Stored data entries
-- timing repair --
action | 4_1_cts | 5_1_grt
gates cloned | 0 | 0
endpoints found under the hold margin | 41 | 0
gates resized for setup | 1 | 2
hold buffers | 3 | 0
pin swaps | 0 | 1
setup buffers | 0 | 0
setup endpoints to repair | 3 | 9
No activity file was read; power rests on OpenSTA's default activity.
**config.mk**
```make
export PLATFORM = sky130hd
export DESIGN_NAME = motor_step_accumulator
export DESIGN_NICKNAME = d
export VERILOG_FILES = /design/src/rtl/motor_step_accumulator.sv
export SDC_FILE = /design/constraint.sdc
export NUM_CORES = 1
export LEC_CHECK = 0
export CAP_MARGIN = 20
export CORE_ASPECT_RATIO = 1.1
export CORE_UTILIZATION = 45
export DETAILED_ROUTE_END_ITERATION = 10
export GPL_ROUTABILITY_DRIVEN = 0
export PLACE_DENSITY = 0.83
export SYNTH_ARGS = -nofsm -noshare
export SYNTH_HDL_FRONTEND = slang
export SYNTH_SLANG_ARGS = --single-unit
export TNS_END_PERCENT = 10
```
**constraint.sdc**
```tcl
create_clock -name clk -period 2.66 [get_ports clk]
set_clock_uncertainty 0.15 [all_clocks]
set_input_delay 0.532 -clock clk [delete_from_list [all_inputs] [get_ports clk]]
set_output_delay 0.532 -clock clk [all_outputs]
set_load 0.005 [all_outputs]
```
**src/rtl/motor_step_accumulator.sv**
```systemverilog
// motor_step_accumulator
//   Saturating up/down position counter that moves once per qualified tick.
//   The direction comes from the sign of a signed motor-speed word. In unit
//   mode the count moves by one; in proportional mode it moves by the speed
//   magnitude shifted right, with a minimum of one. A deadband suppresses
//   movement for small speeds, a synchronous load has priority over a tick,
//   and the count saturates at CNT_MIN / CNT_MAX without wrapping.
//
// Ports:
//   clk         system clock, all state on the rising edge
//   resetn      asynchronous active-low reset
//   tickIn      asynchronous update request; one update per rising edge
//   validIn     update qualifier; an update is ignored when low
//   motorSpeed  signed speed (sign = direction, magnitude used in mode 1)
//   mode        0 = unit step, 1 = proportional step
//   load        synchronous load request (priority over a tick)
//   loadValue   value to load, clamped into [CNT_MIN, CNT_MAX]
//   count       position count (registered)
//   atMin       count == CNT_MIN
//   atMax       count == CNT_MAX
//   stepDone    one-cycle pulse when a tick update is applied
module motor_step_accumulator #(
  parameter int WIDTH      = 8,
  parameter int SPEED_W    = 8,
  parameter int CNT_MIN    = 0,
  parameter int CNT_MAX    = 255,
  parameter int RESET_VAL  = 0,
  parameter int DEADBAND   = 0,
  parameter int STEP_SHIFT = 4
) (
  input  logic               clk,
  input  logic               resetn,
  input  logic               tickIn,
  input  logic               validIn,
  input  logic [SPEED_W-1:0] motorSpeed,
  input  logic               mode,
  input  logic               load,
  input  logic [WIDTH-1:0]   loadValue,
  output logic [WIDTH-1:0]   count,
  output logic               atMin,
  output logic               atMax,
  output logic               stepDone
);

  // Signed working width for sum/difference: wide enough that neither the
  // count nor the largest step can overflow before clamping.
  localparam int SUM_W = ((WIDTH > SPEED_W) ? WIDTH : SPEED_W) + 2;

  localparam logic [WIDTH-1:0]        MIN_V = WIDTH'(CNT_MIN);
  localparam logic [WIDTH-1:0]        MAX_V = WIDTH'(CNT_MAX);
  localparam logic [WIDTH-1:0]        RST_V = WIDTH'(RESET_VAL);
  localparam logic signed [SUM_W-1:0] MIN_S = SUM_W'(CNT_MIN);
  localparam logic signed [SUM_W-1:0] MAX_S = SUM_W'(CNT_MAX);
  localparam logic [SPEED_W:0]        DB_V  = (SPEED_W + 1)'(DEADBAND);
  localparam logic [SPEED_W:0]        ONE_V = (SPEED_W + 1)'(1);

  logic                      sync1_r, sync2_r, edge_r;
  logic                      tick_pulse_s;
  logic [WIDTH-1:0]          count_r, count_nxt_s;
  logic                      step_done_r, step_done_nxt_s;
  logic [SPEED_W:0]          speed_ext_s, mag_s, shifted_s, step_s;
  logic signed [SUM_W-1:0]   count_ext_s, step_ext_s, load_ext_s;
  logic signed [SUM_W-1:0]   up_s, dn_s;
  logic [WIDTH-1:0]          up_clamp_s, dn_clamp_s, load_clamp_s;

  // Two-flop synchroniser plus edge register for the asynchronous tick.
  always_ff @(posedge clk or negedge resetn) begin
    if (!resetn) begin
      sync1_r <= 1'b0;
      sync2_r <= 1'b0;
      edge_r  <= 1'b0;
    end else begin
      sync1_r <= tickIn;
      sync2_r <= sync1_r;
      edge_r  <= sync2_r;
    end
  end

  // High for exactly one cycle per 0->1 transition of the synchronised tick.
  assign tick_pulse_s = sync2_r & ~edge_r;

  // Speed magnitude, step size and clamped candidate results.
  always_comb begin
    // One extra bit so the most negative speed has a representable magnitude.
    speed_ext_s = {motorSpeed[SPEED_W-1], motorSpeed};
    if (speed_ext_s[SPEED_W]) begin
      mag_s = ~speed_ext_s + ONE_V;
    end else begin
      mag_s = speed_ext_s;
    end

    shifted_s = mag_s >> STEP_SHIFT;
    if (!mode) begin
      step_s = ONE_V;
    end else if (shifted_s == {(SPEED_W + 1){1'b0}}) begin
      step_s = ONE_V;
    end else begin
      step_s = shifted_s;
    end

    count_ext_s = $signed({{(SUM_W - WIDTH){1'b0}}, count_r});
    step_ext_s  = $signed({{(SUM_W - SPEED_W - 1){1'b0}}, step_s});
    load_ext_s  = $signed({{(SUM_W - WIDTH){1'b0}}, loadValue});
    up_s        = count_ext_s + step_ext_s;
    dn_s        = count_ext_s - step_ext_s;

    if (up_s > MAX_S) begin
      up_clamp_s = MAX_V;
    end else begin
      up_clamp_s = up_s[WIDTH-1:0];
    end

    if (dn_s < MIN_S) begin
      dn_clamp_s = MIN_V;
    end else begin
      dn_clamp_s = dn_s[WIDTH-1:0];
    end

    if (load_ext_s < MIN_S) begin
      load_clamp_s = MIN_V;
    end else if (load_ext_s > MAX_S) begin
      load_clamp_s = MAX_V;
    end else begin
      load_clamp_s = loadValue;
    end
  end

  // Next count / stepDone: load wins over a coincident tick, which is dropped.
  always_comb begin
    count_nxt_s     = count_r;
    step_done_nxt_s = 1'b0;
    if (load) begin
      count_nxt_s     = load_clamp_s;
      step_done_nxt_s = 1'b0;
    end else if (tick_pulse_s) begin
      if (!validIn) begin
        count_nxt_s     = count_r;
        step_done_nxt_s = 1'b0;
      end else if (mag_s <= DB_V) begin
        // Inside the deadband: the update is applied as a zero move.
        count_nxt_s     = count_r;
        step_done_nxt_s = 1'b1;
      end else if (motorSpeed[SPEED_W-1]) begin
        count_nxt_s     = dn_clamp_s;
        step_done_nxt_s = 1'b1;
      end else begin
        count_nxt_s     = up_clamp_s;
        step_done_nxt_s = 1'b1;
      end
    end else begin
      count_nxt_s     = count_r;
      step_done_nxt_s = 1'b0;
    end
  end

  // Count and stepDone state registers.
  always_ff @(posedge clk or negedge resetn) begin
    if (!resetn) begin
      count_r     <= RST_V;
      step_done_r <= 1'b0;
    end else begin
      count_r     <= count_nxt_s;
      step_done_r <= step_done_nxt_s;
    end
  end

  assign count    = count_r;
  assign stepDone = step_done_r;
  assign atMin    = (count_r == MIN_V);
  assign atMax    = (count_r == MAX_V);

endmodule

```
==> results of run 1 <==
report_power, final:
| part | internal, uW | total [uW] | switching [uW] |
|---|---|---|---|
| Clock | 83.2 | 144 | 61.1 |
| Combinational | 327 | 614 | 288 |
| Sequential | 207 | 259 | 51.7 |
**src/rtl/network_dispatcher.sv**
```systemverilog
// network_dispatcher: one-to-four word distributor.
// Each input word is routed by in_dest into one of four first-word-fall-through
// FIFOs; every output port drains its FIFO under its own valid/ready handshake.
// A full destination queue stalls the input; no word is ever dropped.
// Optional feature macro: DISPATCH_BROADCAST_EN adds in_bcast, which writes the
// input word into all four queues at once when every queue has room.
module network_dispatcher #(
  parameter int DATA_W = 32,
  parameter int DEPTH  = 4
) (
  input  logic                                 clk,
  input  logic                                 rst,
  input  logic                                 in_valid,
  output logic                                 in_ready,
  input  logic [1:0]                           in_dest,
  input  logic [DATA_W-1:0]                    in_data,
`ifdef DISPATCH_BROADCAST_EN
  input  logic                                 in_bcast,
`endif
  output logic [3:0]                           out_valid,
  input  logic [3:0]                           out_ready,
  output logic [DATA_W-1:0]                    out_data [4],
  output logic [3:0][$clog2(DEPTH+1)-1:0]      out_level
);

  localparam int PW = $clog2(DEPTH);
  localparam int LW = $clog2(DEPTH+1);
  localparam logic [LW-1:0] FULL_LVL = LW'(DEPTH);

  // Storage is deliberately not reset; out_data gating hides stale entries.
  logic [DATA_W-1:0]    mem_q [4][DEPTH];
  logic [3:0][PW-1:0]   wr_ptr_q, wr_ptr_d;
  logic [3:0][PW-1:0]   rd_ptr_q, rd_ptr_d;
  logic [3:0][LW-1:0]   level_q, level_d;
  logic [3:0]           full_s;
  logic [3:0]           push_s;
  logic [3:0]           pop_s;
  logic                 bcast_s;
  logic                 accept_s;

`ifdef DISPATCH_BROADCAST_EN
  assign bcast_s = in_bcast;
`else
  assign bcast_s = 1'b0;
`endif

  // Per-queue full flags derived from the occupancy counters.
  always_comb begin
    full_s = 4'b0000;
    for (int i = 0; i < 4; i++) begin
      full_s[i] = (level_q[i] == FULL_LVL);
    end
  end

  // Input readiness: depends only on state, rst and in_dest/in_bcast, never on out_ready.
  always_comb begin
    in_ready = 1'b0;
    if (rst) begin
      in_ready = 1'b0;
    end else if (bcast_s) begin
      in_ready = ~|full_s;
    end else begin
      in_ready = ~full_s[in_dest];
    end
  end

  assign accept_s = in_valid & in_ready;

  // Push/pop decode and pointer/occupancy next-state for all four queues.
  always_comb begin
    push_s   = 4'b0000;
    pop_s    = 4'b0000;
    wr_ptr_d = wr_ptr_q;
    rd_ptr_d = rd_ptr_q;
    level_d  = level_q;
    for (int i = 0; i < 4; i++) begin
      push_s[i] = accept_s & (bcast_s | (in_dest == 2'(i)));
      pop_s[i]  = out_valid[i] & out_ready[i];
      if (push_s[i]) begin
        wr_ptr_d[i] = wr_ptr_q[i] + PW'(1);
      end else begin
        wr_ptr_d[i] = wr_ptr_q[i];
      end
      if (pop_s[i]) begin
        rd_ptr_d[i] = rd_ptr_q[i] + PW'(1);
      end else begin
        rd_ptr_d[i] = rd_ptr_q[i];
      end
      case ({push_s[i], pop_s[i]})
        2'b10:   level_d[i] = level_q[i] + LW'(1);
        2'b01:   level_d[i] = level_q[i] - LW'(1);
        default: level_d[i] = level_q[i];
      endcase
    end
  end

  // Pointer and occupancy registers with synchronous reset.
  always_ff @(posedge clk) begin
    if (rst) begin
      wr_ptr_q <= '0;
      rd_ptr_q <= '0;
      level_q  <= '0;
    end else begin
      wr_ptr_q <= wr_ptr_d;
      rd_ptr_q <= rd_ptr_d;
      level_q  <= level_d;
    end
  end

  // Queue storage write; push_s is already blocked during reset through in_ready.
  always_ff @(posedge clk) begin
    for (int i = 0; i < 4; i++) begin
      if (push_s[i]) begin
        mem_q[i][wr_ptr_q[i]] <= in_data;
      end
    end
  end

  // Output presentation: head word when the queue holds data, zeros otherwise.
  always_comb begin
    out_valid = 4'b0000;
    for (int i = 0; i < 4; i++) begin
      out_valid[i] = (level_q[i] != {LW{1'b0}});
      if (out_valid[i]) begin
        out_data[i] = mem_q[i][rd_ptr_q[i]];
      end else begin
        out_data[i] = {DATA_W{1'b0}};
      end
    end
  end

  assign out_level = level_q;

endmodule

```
--
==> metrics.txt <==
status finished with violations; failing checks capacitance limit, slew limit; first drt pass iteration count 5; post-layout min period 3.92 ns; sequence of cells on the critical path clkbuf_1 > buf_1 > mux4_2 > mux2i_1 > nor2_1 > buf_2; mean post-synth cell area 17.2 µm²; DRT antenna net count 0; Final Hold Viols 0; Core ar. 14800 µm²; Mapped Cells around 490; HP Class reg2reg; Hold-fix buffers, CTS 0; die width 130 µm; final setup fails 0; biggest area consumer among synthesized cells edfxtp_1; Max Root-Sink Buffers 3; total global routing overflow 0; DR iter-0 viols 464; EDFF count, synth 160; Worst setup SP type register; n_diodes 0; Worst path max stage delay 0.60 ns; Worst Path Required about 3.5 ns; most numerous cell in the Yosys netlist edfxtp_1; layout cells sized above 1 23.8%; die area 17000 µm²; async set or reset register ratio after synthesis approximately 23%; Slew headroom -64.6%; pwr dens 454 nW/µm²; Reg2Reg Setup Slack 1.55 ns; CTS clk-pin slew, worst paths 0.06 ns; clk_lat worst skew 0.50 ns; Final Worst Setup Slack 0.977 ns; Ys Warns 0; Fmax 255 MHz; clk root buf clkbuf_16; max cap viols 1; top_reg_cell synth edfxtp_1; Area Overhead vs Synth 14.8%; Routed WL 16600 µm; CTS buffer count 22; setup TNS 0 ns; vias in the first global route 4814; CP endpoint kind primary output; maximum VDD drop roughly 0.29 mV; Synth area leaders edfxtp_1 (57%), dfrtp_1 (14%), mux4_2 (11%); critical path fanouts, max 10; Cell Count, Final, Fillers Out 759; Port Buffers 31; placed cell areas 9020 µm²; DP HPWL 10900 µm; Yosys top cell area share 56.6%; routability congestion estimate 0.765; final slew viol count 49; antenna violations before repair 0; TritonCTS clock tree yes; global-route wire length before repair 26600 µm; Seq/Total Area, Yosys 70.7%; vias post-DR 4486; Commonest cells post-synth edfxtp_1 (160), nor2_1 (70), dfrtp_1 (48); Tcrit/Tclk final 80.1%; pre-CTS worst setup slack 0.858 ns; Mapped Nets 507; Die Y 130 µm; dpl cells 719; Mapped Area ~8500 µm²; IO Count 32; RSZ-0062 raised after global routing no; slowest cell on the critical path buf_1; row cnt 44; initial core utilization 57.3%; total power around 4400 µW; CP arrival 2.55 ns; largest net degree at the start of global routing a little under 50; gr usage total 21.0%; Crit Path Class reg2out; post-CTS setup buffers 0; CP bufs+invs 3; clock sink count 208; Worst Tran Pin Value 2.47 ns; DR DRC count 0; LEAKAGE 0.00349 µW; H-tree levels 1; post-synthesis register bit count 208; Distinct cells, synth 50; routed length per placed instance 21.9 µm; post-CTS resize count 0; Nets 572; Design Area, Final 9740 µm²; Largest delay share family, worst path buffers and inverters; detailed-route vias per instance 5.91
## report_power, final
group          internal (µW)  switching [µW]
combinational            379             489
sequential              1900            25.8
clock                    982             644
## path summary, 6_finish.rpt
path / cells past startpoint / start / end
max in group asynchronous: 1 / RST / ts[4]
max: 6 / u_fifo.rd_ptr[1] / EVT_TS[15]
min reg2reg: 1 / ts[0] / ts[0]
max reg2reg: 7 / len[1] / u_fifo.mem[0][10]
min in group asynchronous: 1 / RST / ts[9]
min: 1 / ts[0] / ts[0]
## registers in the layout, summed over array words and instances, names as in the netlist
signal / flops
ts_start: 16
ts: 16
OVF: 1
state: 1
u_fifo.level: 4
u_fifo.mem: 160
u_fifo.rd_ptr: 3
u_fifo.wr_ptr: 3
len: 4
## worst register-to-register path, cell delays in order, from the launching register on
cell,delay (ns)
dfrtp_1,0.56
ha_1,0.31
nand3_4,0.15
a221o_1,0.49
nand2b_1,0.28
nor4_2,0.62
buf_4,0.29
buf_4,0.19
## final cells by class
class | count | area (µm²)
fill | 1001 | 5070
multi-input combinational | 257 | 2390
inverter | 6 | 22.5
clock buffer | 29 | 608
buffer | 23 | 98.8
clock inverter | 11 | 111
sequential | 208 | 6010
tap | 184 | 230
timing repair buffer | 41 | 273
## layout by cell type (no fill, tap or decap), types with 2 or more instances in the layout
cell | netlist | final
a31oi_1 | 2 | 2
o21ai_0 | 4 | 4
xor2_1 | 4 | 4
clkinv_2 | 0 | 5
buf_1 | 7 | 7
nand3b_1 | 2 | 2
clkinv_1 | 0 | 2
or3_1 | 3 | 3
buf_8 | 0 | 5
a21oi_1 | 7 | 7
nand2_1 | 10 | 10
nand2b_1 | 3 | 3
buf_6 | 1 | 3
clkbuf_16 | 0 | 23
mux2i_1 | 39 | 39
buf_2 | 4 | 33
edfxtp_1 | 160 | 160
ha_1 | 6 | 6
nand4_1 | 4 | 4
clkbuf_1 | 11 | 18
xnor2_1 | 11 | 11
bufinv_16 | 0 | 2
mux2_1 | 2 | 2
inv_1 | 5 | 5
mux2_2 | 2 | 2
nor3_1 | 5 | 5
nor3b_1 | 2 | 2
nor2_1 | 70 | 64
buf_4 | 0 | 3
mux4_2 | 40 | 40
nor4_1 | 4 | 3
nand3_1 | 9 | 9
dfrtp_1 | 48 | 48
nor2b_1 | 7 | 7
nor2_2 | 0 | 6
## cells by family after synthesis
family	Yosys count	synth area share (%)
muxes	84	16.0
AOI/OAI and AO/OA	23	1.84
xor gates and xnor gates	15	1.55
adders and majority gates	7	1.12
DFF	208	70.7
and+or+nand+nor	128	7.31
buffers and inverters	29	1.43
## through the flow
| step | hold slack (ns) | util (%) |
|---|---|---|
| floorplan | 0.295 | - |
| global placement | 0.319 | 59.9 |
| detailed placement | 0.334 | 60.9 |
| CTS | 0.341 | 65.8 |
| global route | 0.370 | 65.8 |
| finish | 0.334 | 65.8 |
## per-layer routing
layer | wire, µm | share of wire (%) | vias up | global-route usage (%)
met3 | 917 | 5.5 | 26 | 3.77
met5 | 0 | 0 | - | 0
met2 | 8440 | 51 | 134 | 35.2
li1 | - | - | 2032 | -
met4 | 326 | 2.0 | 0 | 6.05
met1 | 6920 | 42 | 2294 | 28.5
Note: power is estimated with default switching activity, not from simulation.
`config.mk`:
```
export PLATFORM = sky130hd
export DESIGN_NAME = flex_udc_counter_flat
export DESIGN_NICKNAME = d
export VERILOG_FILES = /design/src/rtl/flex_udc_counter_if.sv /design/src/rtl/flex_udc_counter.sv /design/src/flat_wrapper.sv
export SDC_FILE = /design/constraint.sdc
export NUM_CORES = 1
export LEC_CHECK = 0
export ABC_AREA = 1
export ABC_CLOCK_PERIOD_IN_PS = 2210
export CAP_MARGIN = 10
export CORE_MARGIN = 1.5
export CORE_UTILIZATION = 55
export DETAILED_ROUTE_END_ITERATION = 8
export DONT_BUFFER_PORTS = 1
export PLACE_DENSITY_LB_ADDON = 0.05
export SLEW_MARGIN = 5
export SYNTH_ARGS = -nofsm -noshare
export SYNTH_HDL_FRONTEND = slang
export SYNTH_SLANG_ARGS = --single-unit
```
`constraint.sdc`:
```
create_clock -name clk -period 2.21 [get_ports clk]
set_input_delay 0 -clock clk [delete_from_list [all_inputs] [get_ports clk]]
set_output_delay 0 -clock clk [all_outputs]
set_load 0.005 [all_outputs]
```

- Work instruction:
For the string "endpoints", give the number of lines in the records that contain it and nothing besides.

- Solution:
2